Just beyond the parts bush was a stalk growing dodecahedra like Brussels sprouts. "Those are ships."

They turned. The ship rippled in neon colors against a lavender sky, glassed from top to bottom. The open hatch above them was filled with filamental snowflake patterns.

"Ah, God!" Dan was revolted, and moved as if to strike at the web.

"Wait!" Dessy grabbed his arm. "Don't panic. I think it's trying to talk."

"That's a heck of a leap!"

"So? Anyway, look before you smash something. Like, this pattern."

"It isn't even pictorial, just a straggly web."

"OK, why's it straggly? My wonder doesn't do straggly things."

"No? Oh. These are pentagons in the middle. Hexagons or triangles at the edges, see? But in the middle, there's this straggly cluster of pentagons, uh, ten, eleven, twelve of them. And one has a square in it."

"Twelve pentagons? What's that?"

"The ship?"

"It's a picture of the ship," Dessy said firmly.

"More of a map."

"OK, a map if you like, a picture from all sides at once. That's how it perceives, by touch, see? So it knows all sides at once. It can't be an accident; look here." Her finger was on the pentagon with a square in it. "If this is a map, that's a map of the hatch, right?" Dan nodded. "What do you see in it?"

He peered close. "Oh, God." In the square was a cunning duplicate of the pattern that filled the hatch.

"A map alone might be mimicry, but this is a map of a map. That's different."

"A system that comments on itself..."

"It's intelligent."

"Dessy..."

"It's alive and it's trying to talk."

"Wonderful. Ask it to let us into our ship."

"I will!" She reached up her forefinger and delicately pecked the map from the model doorway. It fell in a single glittering flake. There was a moment of suspense. Then, like frost under a breath, the pattern began to vacate the doorway. "Whoo!" exulted Dessy, dancing.

"Dessy?"

"A diamond mind. Did I ask a Question, or what?"

"Dessy!"

She struck a contrite pose under the work light, trying to press the grin out of her lips. "Yes, Dan?"

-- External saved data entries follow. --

$ cat src/flat_wrapper.sv
// flat-port wrapper written by rule: the top's interface ports become plain ports
module deq_ctrl_flat import deq_pkg::*;
  (clk, rst_n, front_word, back_word, cell_ctrl, req_valid, req_req_type, req_push_value, req_ready, rsp_valid, rsp_status, rsp_pop_value, rsp_occupancy, rsp_is_empty, rsp_ready);
  deq_req_if req_i ();
  deq_rsp_if rsp_i ();
  input  logic clk;
  input  logic rst_n;
  input  deq_pkg::word_t front_word;
  input  deq_pkg::word_t back_word;
  output deq_pkg::cell_ctrl_t cell_ctrl;
  input wire logic [$bits(req_i.valid)-1:0] req_valid;
  input wire logic [$bits(req_i.req_type)-1:0] req_req_type;
  input wire logic [$bits(req_i.push_value)-1:0] req_push_value;
  output wire logic [$bits(req_i.ready)-1:0] req_ready;
  output wire logic [$bits(rsp_i.valid)-1:0] rsp_valid;
  output wire logic [$bits(rsp_i.status)-1:0] rsp_status;
  output wire logic [$bits(rsp_i.pop_value)-1:0] rsp_pop_value;
  output wire logic [$bits(rsp_i.occupancy)-1:0] rsp_occupancy;
  output wire logic [$bits(rsp_i.is_empty)-1:0] rsp_is_empty;
  input wire logic [$bits(rsp_i.ready)-1:0] rsp_ready;
  assign req_i.valid = req_valid;
  assign req_i.req_type = req_req_type;
  assign req_i.push_value = req_push_value;
  assign req_ready = req_i.ready;
  assign rsp_valid = rsp_i.valid;
  assign rsp_status = rsp_i.status;
  assign rsp_pop_value = rsp_i.pop_value;
  assign rsp_occupancy = rsp_i.occupancy;
  assign rsp_is_empty = rsp_i.is_empty;
  assign rsp_i.ready = rsp_ready;
  deq_ctrl u_core (.clk(clk), .rst_n(rst_n), .req(req_i), .rsp(rsp_i), .front_word(front_word), .back_word(back_word), .cell_ctrl(cell_ctrl));
endmodule
$ cat config.mk
export PLATFORM = sky130hd
export DESIGN_NAME = deq_ctrl_flat
export DESIGN_NICKNAME = d
export VERILOG_FILES = /design/src/deq_pkg.sv /design/src/deq_req_if.sv /design/src/deq_rsp_if.sv /design/src/deq_ctrl.sv /design/src/flat_wrapper.sv
export SDC_FILE = /design/constraint.sdc
export NUM_CORES = 1
export LEC_CHECK = 0
export BUFFER_PORTS_ARGS = -buffer_cell sky130_fd_sc_hd__clkbuf_2
export CORE_ASPECT_RATIO = 1.2
export CORE_UTILIZATION = 45
export DETAILED_ROUTE_END_ITERATION = 12
export GPL_TIMING_DRIVEN = 0
export PLACE_DENSITY = 0.79
export REMOVE_ABC_BUFFERS = 1
export SKIP_CTS_REPAIR_TIMING = 1
export SLEW_MARGIN = 10
export SYNTH_ARGS = -nofsm -noshare
export SYNTH_HDL_FRONTEND = slang
export SYNTH_SLANG_ARGS = --single-unit
$ cat constraint.sdc
create_clock -name clk -period 5.54 [get_ports clk]
set_input_delay 1.108 -clock clk [delete_from_list [all_inputs] [get_ports clk]]
set_output_delay 1.108 -clock clk [all_outputs]
set_load 0.005 [all_outputs]
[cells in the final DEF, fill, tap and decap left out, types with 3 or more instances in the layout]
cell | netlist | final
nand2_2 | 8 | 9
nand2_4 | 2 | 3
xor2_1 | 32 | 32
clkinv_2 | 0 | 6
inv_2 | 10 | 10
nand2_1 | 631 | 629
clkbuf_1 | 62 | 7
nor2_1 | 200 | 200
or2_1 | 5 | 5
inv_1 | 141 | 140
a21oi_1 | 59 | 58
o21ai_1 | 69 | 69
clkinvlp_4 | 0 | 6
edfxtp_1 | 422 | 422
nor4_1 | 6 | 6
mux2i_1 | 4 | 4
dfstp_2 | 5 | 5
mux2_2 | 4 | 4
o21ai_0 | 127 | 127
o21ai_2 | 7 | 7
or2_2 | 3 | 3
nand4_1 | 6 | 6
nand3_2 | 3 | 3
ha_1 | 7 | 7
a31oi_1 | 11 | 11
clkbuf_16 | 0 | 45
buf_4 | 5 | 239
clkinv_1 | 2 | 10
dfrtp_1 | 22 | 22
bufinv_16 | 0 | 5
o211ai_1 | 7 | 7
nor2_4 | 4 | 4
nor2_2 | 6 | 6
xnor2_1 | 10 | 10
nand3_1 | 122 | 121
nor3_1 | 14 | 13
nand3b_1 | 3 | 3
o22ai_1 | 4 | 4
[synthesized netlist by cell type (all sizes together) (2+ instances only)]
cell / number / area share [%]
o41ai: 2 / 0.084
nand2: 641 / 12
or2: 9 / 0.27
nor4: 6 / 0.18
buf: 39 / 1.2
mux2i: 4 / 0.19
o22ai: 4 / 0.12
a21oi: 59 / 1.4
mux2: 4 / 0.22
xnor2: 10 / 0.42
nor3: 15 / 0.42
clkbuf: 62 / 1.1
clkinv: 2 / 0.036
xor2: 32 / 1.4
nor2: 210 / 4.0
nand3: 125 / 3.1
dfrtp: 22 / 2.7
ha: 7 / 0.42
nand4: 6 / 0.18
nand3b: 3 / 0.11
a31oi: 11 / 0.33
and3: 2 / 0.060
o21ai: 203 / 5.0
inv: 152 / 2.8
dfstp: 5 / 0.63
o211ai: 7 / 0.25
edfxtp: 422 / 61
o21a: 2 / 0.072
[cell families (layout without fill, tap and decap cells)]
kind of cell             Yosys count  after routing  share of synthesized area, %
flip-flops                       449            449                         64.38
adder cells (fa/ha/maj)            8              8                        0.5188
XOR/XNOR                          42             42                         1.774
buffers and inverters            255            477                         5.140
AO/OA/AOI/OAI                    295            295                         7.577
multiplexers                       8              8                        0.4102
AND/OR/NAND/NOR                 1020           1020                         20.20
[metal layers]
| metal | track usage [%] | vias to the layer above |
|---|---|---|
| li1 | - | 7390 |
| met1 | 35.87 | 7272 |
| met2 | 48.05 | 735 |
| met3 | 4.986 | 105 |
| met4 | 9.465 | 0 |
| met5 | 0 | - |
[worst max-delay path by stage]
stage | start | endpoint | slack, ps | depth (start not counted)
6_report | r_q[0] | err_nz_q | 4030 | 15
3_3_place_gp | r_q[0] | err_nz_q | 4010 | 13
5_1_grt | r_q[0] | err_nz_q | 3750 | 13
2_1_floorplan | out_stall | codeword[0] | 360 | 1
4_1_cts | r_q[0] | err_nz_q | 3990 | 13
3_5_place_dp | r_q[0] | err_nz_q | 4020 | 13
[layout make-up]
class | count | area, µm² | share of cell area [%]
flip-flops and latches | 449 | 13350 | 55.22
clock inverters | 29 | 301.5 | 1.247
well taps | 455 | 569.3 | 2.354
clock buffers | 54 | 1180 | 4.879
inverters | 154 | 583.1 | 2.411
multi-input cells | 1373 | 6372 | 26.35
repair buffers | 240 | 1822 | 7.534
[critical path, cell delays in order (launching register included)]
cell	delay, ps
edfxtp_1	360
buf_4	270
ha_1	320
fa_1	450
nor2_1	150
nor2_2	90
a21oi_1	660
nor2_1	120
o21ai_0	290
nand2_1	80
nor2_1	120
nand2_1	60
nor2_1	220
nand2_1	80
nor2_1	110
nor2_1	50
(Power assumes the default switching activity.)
$ cat src/rtl/gat_pkg.sv
// shared types, constants and codes for the graph traversal engine
package gat_pkg;

    localparam int NODE_COUNT = 16;
    localparam int NODE_W     = 4;
    localparam int PTR_W      = NODE_W + 1;

    // command codes
    localparam logic [2:0] CMD_ADD_NODE    = 3'd0;
    localparam logic [2:0] CMD_REMOVE_NODE = 3'd1;
    localparam logic [2:0] CMD_ADD_EDGE    = 3'd2;
    localparam logic [2:0] CMD_REMOVE_EDGE = 3'd3;
    localparam logic [2:0] CMD_CLEAR       = 3'd4;
    localparam logic [2:0] CMD_CLEAR_EDGES = 3'd5;
    localparam logic [2:0] CMD_BFS         = 3'd6;
    localparam logic [2:0] CMD_DFS         = 3'd7;

    // status codes
    localparam logic [2:0] ST_NONE         = 3'd0;
    localparam logic [2:0] ST_NOT_FOUND    = 3'd1;
    localparam logic [2:0] ST_EXISTS       = 3'd2;
    localparam logic [2:0] ST_ADJACENT     = 3'd3;
    localparam logic [2:0] ST_NOT_ADJACENT = 3'd4;

    typedef logic [NODE_W-1:0] node_id_t;

    typedef struct packed {
        logic [2:0] command;
        node_id_t   node_a;
        node_id_t   node_b;
    } in_word_t;

    typedef struct packed {
        logic [2:0] status;
        node_id_t   visited_node;
        logic       last;
    } out_word_t;

    // edit request from the sequencer to the graph store
    typedef struct packed {
        logic       en;
        logic [2:0] command;
        node_id_t   node_a;
        node_id_t   node_b;
    } edit_req_t;

endpackage
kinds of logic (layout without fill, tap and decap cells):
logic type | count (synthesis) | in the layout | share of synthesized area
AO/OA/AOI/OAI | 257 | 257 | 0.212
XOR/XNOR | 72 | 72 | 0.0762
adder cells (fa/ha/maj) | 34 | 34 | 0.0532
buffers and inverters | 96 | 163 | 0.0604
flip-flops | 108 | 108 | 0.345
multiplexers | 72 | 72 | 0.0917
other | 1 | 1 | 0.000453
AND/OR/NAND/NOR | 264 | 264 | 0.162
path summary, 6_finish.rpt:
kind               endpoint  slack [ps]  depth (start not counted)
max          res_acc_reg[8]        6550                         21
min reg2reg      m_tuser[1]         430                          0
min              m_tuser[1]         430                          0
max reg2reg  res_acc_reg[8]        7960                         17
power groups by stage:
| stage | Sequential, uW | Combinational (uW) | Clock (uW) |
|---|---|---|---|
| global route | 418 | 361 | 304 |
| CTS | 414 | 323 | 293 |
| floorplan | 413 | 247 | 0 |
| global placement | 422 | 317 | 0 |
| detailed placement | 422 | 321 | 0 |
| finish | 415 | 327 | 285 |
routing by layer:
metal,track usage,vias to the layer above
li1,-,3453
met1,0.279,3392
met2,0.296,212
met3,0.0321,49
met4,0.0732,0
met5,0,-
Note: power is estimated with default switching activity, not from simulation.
### src/hdl/clr_pkg.sv
`timescale 1ns / 1ps

package clr_pkg;

  // Fixed field widths of the configuration port and the result item.
  localparam int unsigned CFG_W      = 15;
  localparam int unsigned CFG_IDX_W  = 2;
  localparam int unsigned ADDR_W     = 24;
  localparam int unsigned COLOUR_W   = 8;

  // 1.16 slope fraction and its error accumulator.
  localparam int unsigned FRAC_W     = 17;
  localparam int unsigned ACC_W      = 18;
  localparam logic [ACC_W-1:0] SLOPE_ONE = ACC_W'(65536);

  // The divider produces one quotient bit per cycle.
  localparam int unsigned DIV_STEPS  = FRAC_W;
  localparam int unsigned DIV_CNT_W  = 5;

  // Reset values of the configuration registers.
  localparam logic [CFG_W-1:0] WIDTH_RESET  = CFG_W'(320);
  localparam logic [CFG_W-1:0] HEIGHT_RESET = CFG_W'(200);
  localparam logic [CFG_W-1:0] PITCH_RESET  = CFG_W'(320);

  // Configuration register indexes.
  localparam logic [CFG_IDX_W-1:0] CFG_SURFACE_WIDTH  = 2'd0;
  localparam logic [CFG_IDX_W-1:0] CFG_SURFACE_HEIGHT = 2'd1;
  localparam logic [CFG_IDX_W-1:0] CFG_ROW_PITCH      = 2'd2;

  // Input item kinds carried in tuser.
  localparam logic FUNC_START = 1'b0;
  localparam logic FUNC_STEP  = 1'b1;

  typedef enum logic [1:0] {
    MODE_VERT = 2'd0,
    MODE_HORZ = 2'd1,
    MODE_XMAJ = 2'd2,
    MODE_YMAJ = 2'd3
  } line_mode_t;

  typedef enum logic [2:0] {
    ST_IDLE  = 3'b001,
    ST_SETUP = 3'b010,
    ST_DIV   = 3'b100
  } ctrl_state_t;

endpackage

### src/hdl/clr_div.sv
`timescale 1ns / 1ps

// Restoring divider: quotient = floor(65536 * minor / major) for minor <= major.
// One compare and subtract per cycle over the remainder, one quotient bit each.
module clr_div
  import clr_pkg::*;
#(
  parameter int unsigned DW = 17
) (
  input  logic              clk,
  input  logic              rst_n,
  input  logic              start,
  input  logic [DW-1:0]     minor,
  input  logic [DW-1:0]     major,
  output logic              done,
  output logic [FRAC_W-1:0] quotient
);

  logic                 run_r, run_nxt;
  logic                 done_r, done_nxt;
  logic [DIV_CNT_W-1:0] cnt_r, cnt_nxt;
  logic [DW:0]          rem_r, rem_nxt;
  logic [DW-1:0]        divisor_r, divisor_nxt;
  logic [FRAC_W-1:0]    q_r, q_nxt;
  logic [DW:0]          trial;
  logic                 fits;

  // The first step tests the integer part; every later step shifts in a zero.
  always_comb begin
    trial    = (cnt_r == '0) ? rem_r : {rem_r[DW-1:0], 1'b0};
    fits     = trial >= {1'b0, divisor_r};
    run_nxt  = run_r;
    done_nxt = 1'b0;
    cnt_nxt  = cnt_r;
    rem_nxt  = rem_r;
    q_nxt    = q_r;
    divisor_nxt = divisor_r;
    if (start) begin
      run_nxt     = 1'b1;
      cnt_nxt     = '0;
      rem_nxt     = {1'b0, minor};
      q_nxt       = '0;
      divisor_nxt = major;
    end else if (run_r) begin
      rem_nxt = fits ? (trial - {1'b0, divisor_r}) : trial;
      q_nxt   = {q_r[FRAC_W-2:0], fits};
      cnt_nxt = cnt_r + DIV_CNT_W'(1);
      if (cnt_r == DIV_CNT_W'(DIV_STEPS - 1)) begin
        run_nxt  = 1'b0;
        done_nxt = 1'b1;
      end
    end
  end

  always_ff @(posedge clk) begin
    if (!rst_n) begin
      run_r  <= 1'b0;
      done_r <= 1'b0;
      cnt_r  <= '0;
    end else begin
      run_r  <= run_nxt;
      done_r <= done_nxt;
      cnt_r  <= cnt_nxt;
    end
  end

  always_ff @(posedge clk) begin
    rem_r     <= rem_nxt;
    q_r       <= q_nxt;
    divisor_r <= divisor_nxt;
  end

  assign done     = done_r;
  assign quotient = q_r;

endmodule
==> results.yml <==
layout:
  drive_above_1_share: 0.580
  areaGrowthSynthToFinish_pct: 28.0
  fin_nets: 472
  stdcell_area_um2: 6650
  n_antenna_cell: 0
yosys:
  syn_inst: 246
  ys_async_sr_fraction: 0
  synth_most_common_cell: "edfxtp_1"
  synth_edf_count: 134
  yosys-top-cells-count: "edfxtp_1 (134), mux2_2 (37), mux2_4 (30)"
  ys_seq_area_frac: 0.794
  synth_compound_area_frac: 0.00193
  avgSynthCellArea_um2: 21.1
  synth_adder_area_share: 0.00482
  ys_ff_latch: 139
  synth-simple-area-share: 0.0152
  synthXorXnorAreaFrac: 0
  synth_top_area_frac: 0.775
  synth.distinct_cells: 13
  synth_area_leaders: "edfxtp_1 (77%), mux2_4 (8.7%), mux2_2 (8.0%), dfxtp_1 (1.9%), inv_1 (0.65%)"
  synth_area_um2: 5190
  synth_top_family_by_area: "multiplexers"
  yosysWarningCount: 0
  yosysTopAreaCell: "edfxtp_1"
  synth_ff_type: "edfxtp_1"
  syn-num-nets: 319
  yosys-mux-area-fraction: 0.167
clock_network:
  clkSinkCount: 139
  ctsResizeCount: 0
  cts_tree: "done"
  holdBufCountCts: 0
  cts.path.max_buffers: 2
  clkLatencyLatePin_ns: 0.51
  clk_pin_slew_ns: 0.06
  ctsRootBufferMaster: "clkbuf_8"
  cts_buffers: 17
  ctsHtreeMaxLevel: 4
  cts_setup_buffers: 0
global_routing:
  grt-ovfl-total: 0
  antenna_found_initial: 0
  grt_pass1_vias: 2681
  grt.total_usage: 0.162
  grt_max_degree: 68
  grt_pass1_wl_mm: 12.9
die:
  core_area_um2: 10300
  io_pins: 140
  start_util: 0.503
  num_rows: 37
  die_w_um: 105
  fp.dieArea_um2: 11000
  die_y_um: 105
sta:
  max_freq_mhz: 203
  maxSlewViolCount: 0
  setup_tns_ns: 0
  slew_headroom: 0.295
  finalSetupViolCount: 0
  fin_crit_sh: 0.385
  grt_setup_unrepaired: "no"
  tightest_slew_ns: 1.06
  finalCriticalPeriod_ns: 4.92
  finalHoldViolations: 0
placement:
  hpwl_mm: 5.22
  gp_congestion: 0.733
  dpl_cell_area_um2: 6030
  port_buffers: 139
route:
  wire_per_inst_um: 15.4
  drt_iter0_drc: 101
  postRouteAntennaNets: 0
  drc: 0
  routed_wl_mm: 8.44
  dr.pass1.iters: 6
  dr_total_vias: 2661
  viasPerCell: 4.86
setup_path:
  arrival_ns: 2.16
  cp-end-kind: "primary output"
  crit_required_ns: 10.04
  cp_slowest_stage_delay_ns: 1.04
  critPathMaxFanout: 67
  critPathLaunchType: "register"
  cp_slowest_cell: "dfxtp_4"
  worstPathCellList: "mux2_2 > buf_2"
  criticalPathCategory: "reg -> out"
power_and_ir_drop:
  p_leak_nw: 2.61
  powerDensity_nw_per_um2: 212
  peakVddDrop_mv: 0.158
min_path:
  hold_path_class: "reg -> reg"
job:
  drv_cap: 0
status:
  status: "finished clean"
$ cat src/sv/mra_pkg.sv
// mra_pkg: types, codes and widths shared by the rational alu modules
// no dependencies
package mra_pkg;
    localparam int unsigned QueueDepth = 2;

    localparam logic [1:0] ACT_ADD = 2'd0;
    localparam logic [1:0] ACT_SUB = 2'd1;
    localparam logic [1:0] ACT_MUL = 2'd2;
    localparam logic [1:0] ACT_DIV = 2'd3;

    localparam logic [1:0] ST_OK      = 2'd0;
    localparam logic [1:0] ST_ZERO_DEN = 2'd1;
    localparam logic [1:0] ST_DIV_ZERO = 2'd2;

    // classified transaction handed from front to back
    typedef struct packed {
        logic [1:0]  status;
        logic        neg;
        logic [31:0] nmag;
        logic [31:0] dmag;
    } t_job;

    typedef struct packed {
        logic [1:0]  status;
        logic [31:0] res_whole;
        logic [31:0] res_num;
        logic [30:0] res_den;
    } t_res;
endpackage

$ cat src/sv/mra_back.sv
// mra_back: euclidean gcd, reduction and mixed-number split, one bit per cycle divider
// depends on mra_pkg
module mra_back import mra_pkg::*; (
    input  logic        i_clk,
    input  logic        i_rst_n,
    input  logic        i_valid,
    output logic        o_stall,
    input  t_job        i_job,
    output logic        o_valid,
    input  logic        i_stall,
    output logic [1:0]  o_status,
    output logic [31:0] o_res_whole,
    output logic [31:0] o_res_num,
    output logic [30:0] o_res_den
);
    localparam logic [2:0] S_IDLE = 3'd0;
    localparam logic [2:0] S_GCD  = 3'd1;
    localparam logic [2:0] S_DQ   = 3'd2;
    localparam logic [2:0] S_DD   = 3'd3;
    localparam logic [2:0] S_DW   = 3'd4;
    localparam logic [2:0] S_DIV  = 3'd5;
    localparam logic [2:0] S_DONE = 3'd6;

    logic [2:0]  r_state, n_state, r_ret;
    logic        r_neg, r_ovalid;
    logic [31:0] r_n, r_d, r_a, r_b, r_g, r_q, r_dd;
    // shared restoring divider
    logic [31:0] r_dvd, r_dvs, r_quo;
    logic [32:0] r_rem;
    logic [4:0]  r_bit;
    t_res        r_res;
    logic [32:0] w_trial;
    logic        w_short;

    assign w_trial = {r_rem[31:0], r_dvd[r_bit]} - {1'b0, r_dvs};
    // errors, zero fractions and zero denominators skip the engine
    assign w_short = (i_job.status != ST_OK) || (i_job.nmag == '0) || (i_job.dmag == '0);

    always_comb begin
        n_state = r_state;
        case (r_state)
            S_IDLE:  if (i_valid && !r_ovalid && !w_short) n_state = S_GCD;
            S_GCD:   if (r_b == '0) n_state = S_DQ; else n_state = S_DIV;
            S_DQ:    n_state = S_DIV;
            S_DD:    n_state = S_DIV;
            S_DW:    n_state = S_DIV;
            S_DIV:   if (r_bit == '0) n_state = r_ret;
            S_DONE:  n_state = S_IDLE;
            default: n_state = S_IDLE;
        endcase
    end

    always_ff @(posedge i_clk) begin
        if (!i_rst_n) begin
            r_state  <= S_IDLE;
            r_ovalid <= 1'b0;
        end else begin
            r_state <= n_state;
            if (r_ovalid && !i_stall) r_ovalid <= 1'b0;
            if (r_state == S_DONE) r_ovalid <= 1'b1;
            if (r_state == S_IDLE && i_valid && !r_ovalid && w_short)
                r_ovalid <= 1'b1;
        end
    end

    always_ff @(posedge i_clk) begin
        case (r_state)
            S_IDLE: begin
                // keep the waiting result intact
                if (!r_ovalid) begin
                    r_neg <= i_job.neg;
                    r_n <= i_job.nmag; r_d <= i_job.dmag;
                    r_a <= i_job.nmag; r_b <= i_job.dmag;
                    r_res.status <= i_job.status;
                    r_res.res_whole <= '0; r_res.res_num <= '0; r_res.res_den <= 31'd1;
                end
            end
            S_GCD: begin
                if (r_b == '0) begin
                    r_g <= r_a;
                end else begin
                    r_dvd <= r_a; r_dvs <= r_b; r_rem <= '0; r_quo <= '0;
                    r_bit <= 5'd31; r_ret <= S_GCD;
                end
            end
            S_DQ: begin
                r_dvd <= r_n; r_dvs <= r_g; r_rem <= '0; r_quo <= '0;
                r_bit <= 5'd31; r_ret <= S_DD;
            end
            S_DD: begin
                r_q <= r_quo;
                r_dvd <= r_d; r_dvs <= r_g; r_rem <= '0; r_quo <= '0;
                r_bit <= 5'd31; r_ret <= S_DW;
            end
            S_DW: begin
                r_dd <= r_quo;
                r_dvd <= r_q; r_dvs <= r_quo; r_rem <= '0; r_quo <= '0;
                r_bit <= 5'd31; r_ret <= S_DONE;
            end
            S_DIV: begin
                if (!w_trial[32]) begin
                    r_rem <= w_trial;
                    r_quo[r_bit] <= 1'b1;
                end else begin
                    r_rem <= {r_rem[31:0], r_dvd[r_bit]};
                end
                r_bit <= r_bit - 5'd1;
                // gcd step: a <= b, b <= a mod b once the division ends
                if (r_bit == '0 && r_ret == S_GCD) begin
                    r_a <= r_b;
                    r_b <= !w_trial[32] ? w_trial[31:0] : {r_rem[30:0], r_dvd[0]};
                end
            end
            S_DONE: begin
                if (!r_neg) begin
                    r_res.res_whole <= r_quo;
                    r_res.res_num   <= r_rem[31:0];
                end else if (r_quo == '0) begin
                    r_res.res_whole <= '0;
                    r_res.res_num   <= 32'(-r_rem[31:0]);
                end else begin
                    r_res.res_whole <= 32'(-r_quo);
                    r_res.res_num   <= r_rem[31:0];
                end
                r_res.res_den <= (r_rem == '0) ? 31'd1 : r_dd[30:0];
            end
            default: ;
        endcase
    end

    assign o_stall     = (r_state != S_IDLE) || r_ovalid;
    assign o_valid     = r_ovalid;
    assign o_status    = r_res.status;
    assign o_res_whole = r_res.res_whole;
    assign o_res_num   = r_res.res_num;
    assign o_res_den   = r_res.res_den;
endmodule
### src/design/vfpz_pkg.sv
// Package for the volume filtered pivot zone block: payload, zone and
// control types, fixed constants and state codes. No dependencies.
`timescale 1ns / 1ps
`default_nettype none

package vfpz_pkg;

  // fixed algorithm constants
  localparam int unsigned PIVOT_LAG    = 3;
  localparam int unsigned WINDOW       = 5;
  localparam int unsigned MIN_BARS     = 10;
  localparam int unsigned PERIOD_LIMIT = 1000;

  // field widths
  localparam int unsigned PRICE_W  = 32;
  localparam int unsigned PERIOD_W = 10;
  localparam int unsigned ZONES_W  = 6;
  localparam int unsigned SUM_W    = 42;
  localparam int unsigned CFG_W    = 10;
  localparam int unsigned CFG_IDX_W = 1;

  // register reset values
  localparam logic [PERIOD_W-1:0] MA_PERIOD_RST = 10'd20;
  localparam logic [ZONES_W-1:0]  MAX_ZONES_RST = 6'd32;

  // configuration register indexes
  typedef enum logic [CFG_IDX_W-1:0] {
    REG_MA_PERIOD = 1'b0,
    REG_MAX_ZONES = 1'b1
  } cfg_reg_e;

  // record kinds
  localparam logic [1:0] REC_ZONE    = 2'd0;
  localparam logic [1:0] REC_END_OK  = 2'd1;
  localparam logic [1:0] REC_END_FEW = 2'd2;

  // zone types
  localparam logic ZONE_RES = 1'b0;
  localparam logic ZONE_SUP = 1'b1;

  typedef struct packed {
    logic [31:0] open_price;
    logic [31:0] high_price;
    logic [31:0] low_price;
    logic [31:0] close_price;
    logic [31:0] bar_volume;
    logic        last_bar;
  } bar_t;

  typedef struct packed {
    logic [1:0]  record_kind;
    logic [31:0] pivot_bar;
    logic [31:0] found_bar;
    logic        zone_type;
    logic [31:0] level;
    logic [31:0] body_edge;
    logic [5:0]  zone_count;
    logic        last;
  } rec_t;

  typedef struct packed {
    logic [31:0] pivot;
    logic        kind;
    logic [31:0] level;
    logic [31:0] edge_price;
  } zone_t;

  // controller to datapath
  typedef struct packed {
    logic load_bar;
    logic update;
    logic store_res;
    logic store_sup;
    logic trim;
    logic zone_rd;
    logic load_zone;
    logic load_end;
  } cmd_t;

  // datapath to controller
  typedef struct packed {
    logic hit_top;
    logic hit_bot;
    logic last_bar;
    logic too_few;
    logic drain_done;
    logic out_free;
  } stat_t;

  typedef enum logic [2:0] {
    S_IDLE,
    S_SUM,
    S_CMP,
    S_SUP,
    S_REPORT,
    S_ZRD,
    S_ZLOAD,
    S_END
  } state_e;

endpackage

`default_nettype wire

### src/design/vfpz_ctrl.sv
// Sequencing state machine of the pivot zone block.
// Depends on vfpz_pkg for the state, command and status types.
`timescale 1ns / 1ps
`default_nettype none

module vfpz_ctrl (
  input  wire logic           clk_i,
  input  wire logic           rst_ni,
  input  wire logic           in_valid_i,
  output logic                in_ready_o,
  input  wire vfpz_pkg::stat_t stat_i,
  output vfpz_pkg::cmd_t      cmd_o
);
  import vfpz_pkg::*;

  state_e state_q, state_d;

  // state register
  always_ff @(posedge clk_i or negedge rst_ni) begin
    if (!rst_ni) begin
      state_q <= S_IDLE;
    end else begin
      state_q <= state_d;
    end
  end

  // next state and commands
  always_comb begin
    state_d    = state_q;
    cmd_o      = '0;
    in_ready_o = 1'b0;
    unique case (state_q)
      S_IDLE: begin
        in_ready_o = 1'b1;
        if (in_valid_i) begin
          cmd_o.load_bar = 1'b1;
          state_d        = S_SUM;
        end
      end
      S_SUM: begin
        cmd_o.update = 1'b1;
        state_d      = S_CMP;
      end
      S_CMP: begin
        // resistance goes in before support when both fire
        if (stat_i.hit_top) begin
          cmd_o.store_res = 1'b1;
        end else if (stat_i.hit_bot) begin
          cmd_o.store_sup = 1'b1;
        end
        if (stat_i.hit_top && stat_i.hit_bot) begin
          state_d = S_SUP;
        end else begin
          state_d = stat_i.last_bar ? S_REPORT : S_IDLE;
        end
      end
      S_SUP: begin
        cmd_o.store_sup = 1'b1;
        state_d         = stat_i.last_bar ? S_REPORT : S_IDLE;
      end
      S_REPORT: begin
        if (stat_i.too_few) begin
          state_d = S_END;
        end else begin
          cmd_o.trim = 1'b1;
          state_d    = S_ZRD;
        end
      end
      S_ZRD: begin
        if (stat_i.drain_done) begin
          state_d = S_END;
        end else begin
          cmd_o.zone_rd = 1'b1;
          state_d       = S_ZLOAD;
        end
      end
      S_ZLOAD: begin
        if (stat_i.out_free) begin
          cmd_o.load_zone = 1'b1;
          state_d         = S_ZRD;
        end
      end
      S_END: begin
        if (stat_i.out_free) begin
          cmd_o.load_end = 1'b1;
          state_d        = S_IDLE;
        end
      end
      default: begin
        state_d = S_IDLE;
      end
    endcase
  end

endmodule

`default_nettype wire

He felt like a traitor. "Dessy, by law, intelligent beings are enfranchised and own their home worlds." Her face fell. "You can't claim them." Her fists balled. "So if it's intelligent--"

"Shut up!"

She faced away and would not talk again, staring out at the last turquoise band of sunset, shaking her head when he urged her to go in. At length he went in alone to sit in the dinette, drinking. Eventually he slept, for which, in later years, he fiercely damned himself.

In the morning, diamond light pouring in the open hatch made the cabin lights wan and tawdry. He pulled on goggles and went out into the glare. Dessy was nowhere about, but where the camera plant had been, a hand plant now grew, left and right hands as delicate as any Steuben crystal, watched over by clusters of eyeballs hanging like grapes from veiny tendrils.

By noon, he could recognize the lobby of the hotel.